Correlation Between HEG and MRF
Can any of the company-specific risk be diversified away by investing in both HEG and MRF at the same time? Although using a correlation coefficient on its own may not help to predict future stock returns, this module helps to understand the diversifiable risk of combining HEG and MRF into the same portfolio, which is an essential part of the fundamental portfolio management process.
By analyzing existing cross correlation between HEG Limited and MRF Limited, you can compare the effects of market volatilities on HEG and MRF and check how they will diversify away market risk if combined in the same portfolio for a given time horizon. You can also utilize pair trading strategies of matching a long position in HEG with a short position of MRF. Check out your portfolio center. Please also check ongoing floating volatility patterns of HEG and MRF.
Diversification Opportunities for HEG and MRF
Poor diversification
The 3 months correlation between HEG and MRF is 0.75. Overlapping area represents the amount of risk that can be diversified away by holding HEG Limited and MRF Limited in the same portfolio, assuming nothing else is changed. The correlation between historical prices or returns on MRF Limited and HEG is a relative statistical measure of the degree to which these equity instruments tend to move together. The correlation coefficient measures the extent to which returns on HEG Limited are associated (or correlated) with MRF. Values of the correlation coefficient range from -1 to +1, where. The correlation of zero (0) is possible when the price movement of MRF Limited has no effect on the direction of HEG i.e., HEG and MRF go up and down completely randomly.
Pair Corralation between HEG and MRF
Assuming the 90 days trading horizon HEG Limited is expected to generate 160.57 times more return on investment than MRF. However, HEG is 160.57 times more volatile than MRF Limited. It trades about 0.19 of its potential returns per unit of risk. MRF Limited is currently generating about 0.05 per unit of risk. If you would invest 16,800 in HEG Limited on October 21, 2024 and sell it today you would earn a total of 26,215 from holding HEG Limited or generate 156.04% return on investment over 90 days.
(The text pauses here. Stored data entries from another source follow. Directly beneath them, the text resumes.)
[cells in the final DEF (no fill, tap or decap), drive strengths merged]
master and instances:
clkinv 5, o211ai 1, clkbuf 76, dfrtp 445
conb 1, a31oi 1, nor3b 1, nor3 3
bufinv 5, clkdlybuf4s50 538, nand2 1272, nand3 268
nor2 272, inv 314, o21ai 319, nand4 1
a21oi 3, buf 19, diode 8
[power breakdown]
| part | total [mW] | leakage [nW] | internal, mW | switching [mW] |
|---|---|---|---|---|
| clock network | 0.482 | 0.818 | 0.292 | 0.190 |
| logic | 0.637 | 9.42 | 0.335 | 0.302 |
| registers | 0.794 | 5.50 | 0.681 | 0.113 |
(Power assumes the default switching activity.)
**src/rtl/id_stage_pipe_pkg.sv**
```systemverilog
// Shared definitions for the ID stage: opcodes, function codes, ALU codes and reset level.
package id_stage_pipe_pkg;

    // Reset is asserted when rst equals this level.
    localparam logic RstEnable = 1'b0;

    localparam logic [31:0] ZeroWord   = 32'h0000_0000;
    localparam logic [4:0]  NOPRegAddr = 5'b00000;

    localparam int unsigned AluOpW  = 8;
    localparam int unsigned AluSelW = 3;

    // Primary opcodes
    localparam logic [5:0] OpSpecial = 6'b000000;
    localparam logic [5:0] OpAndi    = 6'b001100;
    localparam logic [5:0] OpOri     = 6'b001101;
    localparam logic [5:0] OpXori    = 6'b001110;
    localparam logic [5:0] OpLui     = 6'b001111;
    localparam logic [5:0] OpSlti    = 6'b001010;
    localparam logic [5:0] OpSltiu   = 6'b001011;
    localparam logic [5:0] OpAddiu   = 6'b001001;
    localparam logic [5:0] OpLw      = 6'b100011;

    // SPECIAL function codes
    localparam logic [5:0] FnAnd  = 6'b100100;
    localparam logic [5:0] FnOr   = 6'b100101;
    localparam logic [5:0] FnXor  = 6'b100110;
    localparam logic [5:0] FnNor  = 6'b100111;
    localparam logic [5:0] FnSlt  = 6'b101010;
    localparam logic [5:0] FnSltu = 6'b101011;
    localparam logic [5:0] FnAddu = 6'b100001;
    localparam logic [5:0] FnSubu = 6'b100011;
    localparam logic [5:0] FnSllv = 6'b000100;
    localparam logic [5:0] FnSrlv = 6'b000110;
    localparam logic [5:0] FnSrav = 6'b000111;
    localparam logic [5:0] FnSll  = 6'b000000;
    localparam logic [5:0] FnSrl  = 6'b000010;
    localparam logic [5:0] FnSra  = 6'b000011;

    // ALU operations
    localparam logic [AluOpW-1:0] AluOpNop  = 8'b0000_0000;
    localparam logic [AluOpW-1:0] AluOpAnd  = 8'b0010_0100;
    localparam logic [AluOpW-1:0] AluOpOr   = 8'b0010_0101;
    localparam logic [AluOpW-1:0] AluOpXor  = 8'b0010_0110;
    localparam logic [AluOpW-1:0] AluOpNor  = 8'b0010_0111;
    localparam logic [AluOpW-1:0] AluOpSlt  = 8'b0010_1010;
    localparam logic [AluOpW-1:0] AluOpSltu = 8'b0010_1011;
    localparam logic [AluOpW-1:0] AluOpAdd  = 8'b0010_0001;
    localparam logic [AluOpW-1:0] AluOpSub  = 8'b0010_0011;
    localparam logic [AluOpW-1:0] AluOpSll  = 8'b0111_1100;
    localparam logic [AluOpW-1:0] AluOpSrl  = 8'b0000_0010;
    localparam logic [AluOpW-1:0] AluOpSra  = 8'b0000_0011;
    localparam logic [AluOpW-1:0] AluOpLw   = 8'b1110_0011;

    // Result-class selects
    localparam logic [AluSelW-1:0] AluSelResNop       = 3'b000;
    localparam logic [AluSelW-1:0] AluSelResLogic     = 3'b001;
    localparam logic [AluSelW-1:0] AluSelResShift     = 3'b010;
    localparam logic [AluSelW-1:0] AluSelResArith     = 3'b100;
    localparam logic [AluSelW-1:0] AluSelResLoadStore = 3'b111;

endpackage

```
**src/rtl/id_fwd_mux.sv**
```systemverilog
// Per-operand selector: $0, EX forward, MEM forward, regfile data or immediate.
module id_fwd_mux
    import id_stage_pipe_pkg::*;
#(
    parameter int unsigned DATA_W     = 32,
    parameter int unsigned REG_ADDR_W = 5,
    parameter bit          FWD_EN     = 1'b1
) (
    input  logic                  read_en,
    input  logic [REG_ADDR_W-1:0] addr,
    input  logic [DATA_W-1:0]     rf_data,
    input  logic [DATA_W-1:0]     imm,
    input  logic                  ex_wreg,
    input  logic [REG_ADDR_W-1:0] ex_wd,
    input  logic [DATA_W-1:0]     ex_wdata,
    input  logic                  mem_wreg,
    input  logic [REG_ADDR_W-1:0] mem_wd,
    input  logic [DATA_W-1:0]     mem_wdata,
    output logic [DATA_W-1:0]     operand
);

    logic ex_hit;
    logic mem_hit;

    assign ex_hit  = FWD_EN && ex_wreg && (ex_wd == addr);
    assign mem_hit = FWD_EN && mem_wreg && (mem_wd == addr);

    // Youngest producer wins: EX before MEM before the register file.
    always_comb begin
        operand = rf_data;
        if (!read_en) begin
            operand = imm;
        end else if (addr == REG_ADDR_W'(NOPRegAddr)) begin
            operand = '0;
        end else if (ex_hit) begin
            operand = ex_wdata;
        end else if (mem_hit) begin
            operand = mem_wdata;
        end
    end

endmodule

```
**src/rtl/id_stage_pipe.sv**
```systemverilog
// Instruction-decode stage with operand forwarding, load-use stall and an ID/EX register.
module id_stage_pipe
    import id_stage_pipe_pkg::*;
#(
    parameter int unsigned DATA_W     = 32,
    parameter int unsigned REG_ADDR_W = 5,
    parameter bit          FWD_EN     = 1'b1,
    parameter int unsigned CNT_W      = 16
) (
    input  logic                  clk,
    input  logic                  rst,
    input  logic                  if_valid_i,
    input  logic [31:0]           if_pc_i,
    input  logic [31:0]           if_inst_i,
    output logic                  id_ready_o,
    output logic                  reg1_read_o,
    output logic                  reg2_read_o,
    output logic [REG_ADDR_W-1:0] reg1_addr_o,
    output logic [REG_ADDR_W-1:0] reg2_addr_o,
    input  logic [DATA_W-1:0]     reg1_data_i,
    input  logic [DATA_W-1:0]     reg2_data_i,
    input  logic                  ex_wreg_i,
    input  logic                  mem_wreg_i,
    input  logic [REG_ADDR_W-1:0] ex_wd_i,
    input  logic [REG_ADDR_W-1:0] mem_wd_i,
    input  logic [DATA_W-1:0]     ex_wdata_i,
    input  logic [DATA_W-1:0]     mem_wdata_i,
    input  logic                  ex_is_load_i,
    input  logic                  ex_ready_i,
    input  logic                  flush_i,
    output logic                  id_valid_o,
    output logic [AluOpW-1:0]     aluop_o,
    output logic [AluSelW-1:0]    alusel_o,
    output logic [DATA_W-1:0]     reg1_o,
    output logic [DATA_W-1:0]     reg2_o,
    output logic [REG_ADDR_W-1:0] wd_o,
    output logic                  wreg_o,
    output logic                  is_load_o,
    output logic [31:0]           pc_o,
    output logic                  inst_invalid_o,
    output logic [CNT_W-1:0]      stall_cnt_o
);

    // Instruction fields
    logic [5:0]  op;
    logic [4:0]  rs;
    logic [4:0]  rt;
    logic [4:0]  rd;
    logic [4:0]  shamt;
    logic [5:0]  funct;
    logic [15:0] imm16;

    assign op    = if_inst_i[31:26];
    assign rs    = if_inst_i[25:21];
    assign rt    = if_inst_i[20:16];
    assign rd    = if_inst_i[15:11];
    assign shamt = if_inst_i[10:6];
    assign funct = if_inst_i[5:0];
    assign imm16 = if_inst_i[15:0];

    logic [DATA_W-1:0] imm_zext;
    logic [DATA_W-1:0] imm_sext;
    logic [DATA_W-1:0] imm_lui;
    logic [DATA_W-1:0] shamt_zext;

    assign imm_zext   = DATA_W'(imm16);
    assign imm_sext   = {{(DATA_W-16){imm16[15]}}, imm16};
    assign imm_lui    = DATA_W'({imm16, 16'h0000});
    assign shamt_zext = DATA_W'(shamt);

    // Decoded control
    logic [AluOpW-1:0]     dec_aluop;
    logic [AluSelW-1:0]    dec_alusel;
    logic                  rd1_en;
    logic                  rd2_en;
    logic [REG_ADDR_W-1:0] rd1_addr;
    logic [REG_ADDR_W-1:0] rd2_addr;
    logic [REG_ADDR_W-1:0] dec_wd;
    logic                  dec_wreg_raw;
    logic                  dec_wreg;
    logic                  dec_load;
    logic                  dec_invalid;
    logic [DATA_W-1:0]     imm1;
    logic [DATA_W-1:0]     imm2;

    // Combinational decode of the instruction word.
    always_comb begin
        dec_aluop    = AluOpNop;
        dec_alusel   = AluSelResNop;
        rd1_en       = 1'b0;
        rd2_en       = 1'b0;
        rd1_addr     = REG_ADDR_W'(rs);
        rd2_addr     = REG_ADDR_W'(rt);
        dec_wd       = REG_ADDR_W'(NOPRegAddr);
        dec_wreg_raw = 1'b0;
        dec_load     = 1'b0;
        dec_invalid  = 1'b0;
        imm1         = '0;
        imm2         = '0;

        unique case (op)
            OpSpecial: begin
                rd1_en       = 1'b1;
                rd2_en       = 1'b1;
                dec_wd       = REG_ADDR_W'(rd);
                dec_wreg_raw = 1'b1;
                unique case (funct)
                    FnAnd:  begin dec_aluop = AluOpAnd;  dec_alusel = AluSelResLogic; end
                    FnOr:   begin dec_aluop = AluOpOr;   dec_alusel = AluSelResLogic; end
                    FnXor:  begin dec_aluop = AluOpXor;  dec_alusel = AluSelResLogic; end
                    FnNor:  begin dec_aluop = AluOpNor;  dec_alusel = AluSelResLogic; end
                    FnSlt:  begin dec_aluop = AluOpSlt;  dec_alusel = AluSelResArith; end
                    FnSltu: begin dec_aluop = AluOpSltu; dec_alusel = AluSelResArith; end
                    FnAddu: begin dec_aluop = AluOpAdd;  dec_alusel = AluSelResArith; end
                    FnSubu: begin dec_aluop = AluOpSub;  dec_alusel = AluSelResArith; end
                    FnSllv: begin dec_aluop = AluOpSll;  dec_alusel = AluSelResShift; end
                    FnSrlv: begin dec_aluop = AluOpSrl;  dec_alusel = AluSelResShift; end
                    FnSrav: begin dec_aluop = AluOpSra;  dec_alusel = AluSelResShift; end
                    // Constant shifts take the amount from shamt on port 1.
                    FnSll, FnSrl, FnSra: begin
                        rd1_en     = 1'b0;
                        imm1       = shamt_zext;
                        dec_alusel = AluSelResShift;
                        dec_aluop  = (funct == FnSll) ? AluOpSll :
                                     (funct == FnSrl) ? AluOpSrl : AluOpSra;
                    end
                    default: begin
                        rd1_en       = 1'b0;
                        rd2_en       = 1'b0;
                        dec_wreg_raw = 1'b0;
                        dec_invalid  = 1'b1;
                    end
                endcase
            end
            OpAndi, OpOri, OpXori, OpLui, OpSlti, OpSltiu, OpAddiu, OpLw: begin
                rd1_en       = 1'b1;
                dec_wd       = REG_ADDR_W'(rt);
                dec_wreg_raw = 1'b1;
                imm2         = imm_sext;
                unique case (op)
                    OpAndi: begin
                        dec_aluop = AluOpAnd; dec_alusel = AluSelResLogic; imm2 = imm_zext;
                    end
                    OpOri: begin
                        dec_aluop = AluOpOr;  dec_alusel = AluSelResLogic; imm2 = imm_zext;
                    end
                    OpXori: begin
                        dec_aluop = AluOpXor; dec_alusel = AluSelResLogic; imm2 = imm_zext;
                    end
                    // LUI is OR with $0 and the shifted immediate.
                    OpLui: begin
                        dec_aluop  = AluOpOr;
                        dec_alusel = AluSelResLogic;
                        rd1_addr   = REG_ADDR_W'(NOPRegAddr);
                        imm2       = imm_lui;
                    end
                    OpSlti:  begin dec_aluop = AluOpSlt;  dec_alusel = AluSelResArith; end
                    OpSltiu: begin dec_aluop = AluOpSltu; dec_alusel = AluSelResArith; end
                    OpAddiu: begin dec_aluop = AluOpAdd;  dec_alusel = AluSelResArith; end
                    default: begin
                        dec_aluop  = AluOpLw;
                        dec_alusel = AluSelResLoadStore;
                        dec_load   = 1'b1;
                    end
                endcase
            end
            default: begin
                dec_invalid = 1'b1;
            end
        endcase
    end

    assign dec_wreg = dec_wreg_raw && (dec_wd != REG_ADDR_W'(NOPRegAddr));

    assign reg1_read_o = rd1_en;
    assign reg2_read_o = rd2_en;
    assign reg1_addr_o = rd1_addr;
    assign reg2_addr_o = rd2_addr;

    logic [DATA_W-1:0] opnd1;
    logic [DATA_W-1:0] opnd2;

    id_fwd_mux #(
        .DATA_W     (DATA_W),
        .REG_ADDR_W (REG_ADDR_W),
        .FWD_EN     (FWD_EN)
    ) u_fwd1 (
        .read_en   (rd1_en),
        .addr      (rd1_addr),
        .rf_data   (reg1_data_i),
        .imm       (imm1),
        .ex_wreg   (ex_wreg_i),
        .ex_wd     (ex_wd_i),
        .ex_wdata  (ex_wdata_i),
        .mem_wreg  (mem_wreg_i),
        .mem_wd    (mem_wd_i),
        .mem_wdata (mem_wdata_i),
        .operand   (opnd1)
    );

    id_fwd_mux #(
        .DATA_W     (DATA_W),
        .REG_ADDR_W (REG_ADDR_W),
        .FWD_EN     (FWD_EN)
    ) u_fwd2 (
        .read_en   (rd2_en),
        .addr      (rd2_addr),
        .rf_data   (reg2_data_i),
        .imm       (imm2),
        .ex_wreg   (ex_wreg_i),
        .ex_wd     (ex_wd_i),
        .ex_wdata  (ex_wdata_i),
        .mem_wreg  (mem_wreg_i),
        .mem_wd    (mem_wd_i),
        .mem_wdata (mem_wdata_i),
        .operand   (opnd2)
    );

    // ID/EX register state
    logic                  valid_q,   valid_d;
    logic [AluOpW-1:0]     aluop_q,   aluop_d;
    logic [AluSelW-1:0]    alusel_q,  alusel_d;
    logic [DATA_W-1:0]     reg1_q,    reg1_d;
    logic [DATA_W-1:0]     reg2_q,    reg2_d;
    logic [REG_ADDR_W-1:0] wd_q,      wd_d;
    logic                  wreg_q,    wreg_d;
    logic                  load_q,    load_d;
    logic [31:0]           pc_q,      pc_d;
    logic                  invalid_q, invalid_d;
    logic [CNT_W-1:0]      cnt_q,     cnt_d;

    logic load_use;
    logic advance;

    // A loaded value still in EX cannot be forwarded; the consumer must wait a cycle.
    assign load_use = if_valid_i && ex_is_load_i && ex_wreg_i &&
                      (ex_wd_i != REG_ADDR_W'(NOPRegAddr)) &&
                      ((rd1_en && (rd1_addr == ex_wd_i)) || (rd2_en && (rd2_addr == ex_wd_i)));

    assign advance    = ex_ready_i || !valid_q;
    assign id_ready_o = flush_i || (advance && !load_use);

    // Next-state for the ID/EX register and the stall counter.
    always_comb begin
        valid_d   = valid_q;
        aluop_d   = aluop_q;
        alusel_d  = alusel_q;
        reg1_d    = reg1_q;
        reg2_d    = reg2_q;
        wd_d      = wd_q;
        wreg_d    = wreg_q;
        load_d    = load_q;
        pc_d      = pc_q;
        invalid_d = invalid_q;
        cnt_d     = cnt_q;

        if (flush_i) begin
            valid_d = 1'b0;
            wreg_d  = 1'b0;
        end else if (advance) begin
            if (load_use) begin
                valid_d   = 1'b0;
                aluop_d   = AluOpNop;
                alusel_d  = AluSelResNop;
                reg1_d    = '0;
                reg2_d    = '0;
                wd_d      = REG_ADDR_W'(NOPRegAddr);
                wreg_d    = 1'b0;
                load_d    = 1'b0;
                pc_d      = ZeroWord;
                invalid_d = 1'b0;
            end else begin
                valid_d   = if_valid_i;
                aluop_d   = dec_aluop;
                alusel_d  = dec_alusel;
                reg1_d    = opnd1;
                reg2_d    = opnd2;
                wd_d      = dec_wd;
                wreg_d    = dec_wreg;
                load_d    = dec_load;
                pc_d      = if_pc_i;
                invalid_d = dec_invalid;
            end
        end

        if (load_use && !flush_i && (cnt_q != '1)) begin
            cnt_d = cnt_q + CNT_W'(1);
        end
    end

    // ID/EX register with synchronous reset.
    always_ff @(posedge clk) begin
        if (rst == RstEnable) begin
            valid_q   <= 1'b0;
            aluop_q   <= AluOpNop;
            alusel_q  <= AluSelResNop;
            reg1_q    <= '0;
            reg2_q    <= '0;
            wd_q      <= REG_ADDR_W'(NOPRegAddr);
            wreg_q    <= 1'b0;
            load_q    <= 1'b0;
            pc_q      <= ZeroWord;
            invalid_q <= 1'b0;
            cnt_q     <= '0;
        end else begin
            valid_q   <= valid_d;
            aluop_q   <= aluop_d;
            alusel_q  <= alusel_d;
            reg1_q    <= reg1_d;
            reg2_q    <= reg2_d;
            wd_q      <= wd_d;
            wreg_q    <= wreg_d;
            load_q    <= load_d;
            pc_q      <= pc_d;
            invalid_q <= invalid_d;
            cnt_q     <= cnt_d;
        end
    end

    assign id_valid_o     = valid_q;
    assign aluop_o        = aluop_q;
    assign alusel_o       = alusel_q;
    assign reg1_o         = reg1_q;
    assign reg2_o         = reg2_q;
    assign wd_o           = wd_q;
    assign wreg_o         = wreg_q;
    assign is_load_o      = load_q;
    assign pc_o           = pc_q;
    assign inst_invalid_o = invalid_q;
    assign stall_cnt_o    = cnt_q;

endmodule

```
Time Period | 3 Months [change] |
Direction | Moves Together |
Strength | Significant |
Accuracy | 96.46% |
Values | Daily Returns |
HEG Limited vs. MRF Limited
Performance |
Timeline |
HEG Limited |
MRF Limited |
HEG and MRF Volatility Contrast
Predicted Return Density |
Returns |
Pair Trading with HEG and MRF
The main advantage of trading using opposite HEG and MRF positions is that it hedges away some unsystematic risk. Because of two separate transactions, even if HEG position performs unexpectedly, MRF can make up some of the losses. Pair trading also minimizes risk from directional movements in the market. For example, if an entire industry or sector drops because of unexpected headlines, the short position in MRF will offset losses from the drop in MRF's long position.HEG vs. Union Bank of | HEG vs. Nucleus Software Exports | HEG vs. Navneet Education Limited | HEG vs. Bank of Maharashtra |
MRF vs. UFO Moviez India | MRF vs. Kalyani Investment | MRF vs. Sunflag Iron And | MRF vs. Teamlease Services Limited |
Check out your portfolio center.Note that this page's information should be used as a complementary analysis to find the right mix of equity instruments to add to your existing portfolios or create a brand new portfolio. You can also try the Portfolio Dashboard module to portfolio dashboard that provides centralized access to all your investments.